<file path="config.mk">
export PLATFORM = sky130hd
export DESIGN_NAME = pulse_sawtooth_sound_generator
export DESIGN_NICKNAME = d
export VERILOG_FILES = /design/src/rtl/pssg_pkg.sv /design/src/rtl/pulse_sawtooth_sound_generator.sv
export SDC_FILE = /design/constraint.sdc
export NUM_CORES = 1
export LEC_CHECK = 0
export ABC_AREA = 1
export BUFFER_PORTS_ARGS = -buffer_cell sky130_fd_sc_hd__buf_2
export CORE_MARGIN = 1
export CORE_UTILIZATION = 35
export CTS_BUF_LIST = sky130_fd_sc_hd__clkbuf_8
export DETAILED_ROUTE_END_ITERATION = 16
export PLACE_DENSITY_LB_ADDON = 0.1
export SETUP_SLACK_MARGIN = 0.02
export SLEW_MARGIN = 20
export SYNTH_ARGS = -nofsm -noshare
export SYNTH_HDL_FRONTEND = slang
export SYNTH_SLANG_ARGS = --single-unit
</file>
<file path="constraint.sdc">
create_clock -name aclk -period 3.8 [get_ports aclk]
set_input_delay 0.38 -clock aclk [delete_from_list [all_inputs] [get_ports aclk]]
set_output_delay 0.38 -clock aclk [all_outputs]
set_load 0.05 [all_outputs]
</file>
====
* **Work order**
Transcribe the listing above line for line, from the first line to the line containing "create_clock -name aclk", inclusive, with no other lines.

* **Solution to the exercise**
<file path="config.mk">
export PLATFORM = sky130hd
export DESIGN_NAME = pulse_sawtooth_sound_generator
export DESIGN_NICKNAME = d
export VERILOG_FILES = /design/src/rtl/pssg_pkg.sv /design/src/rtl/pulse_sawtooth_sound_generator.sv
export SDC_FILE = /design/constraint.sdc
export NUM_CORES = 1
export LEC_CHECK = 0
export ABC_AREA = 1
export BUFFER_PORTS_ARGS = -buffer_cell sky130_fd_sc_hd__buf_2
export CORE_MARGIN = 1
export CORE_UTILIZATION = 35
export CTS_BUF_LIST = sky130_fd_sc_hd__clkbuf_8
export DETAILED_ROUTE_END_ITERATION = 16
export PLACE_DENSITY_LB_ADDON = 0.1
export SETUP_SLACK_MARGIN = 0.02
export SLEW_MARGIN = 20
export SYNTH_ARGS = -nofsm -noshare
export SYNTH_HDL_FRONTEND = slang
export SYNTH_SLANG_ARGS = --single-unit
</file>
<file path="constraint.sdc">
create_clock -name aclk -period 3.8 [get_ports aclk]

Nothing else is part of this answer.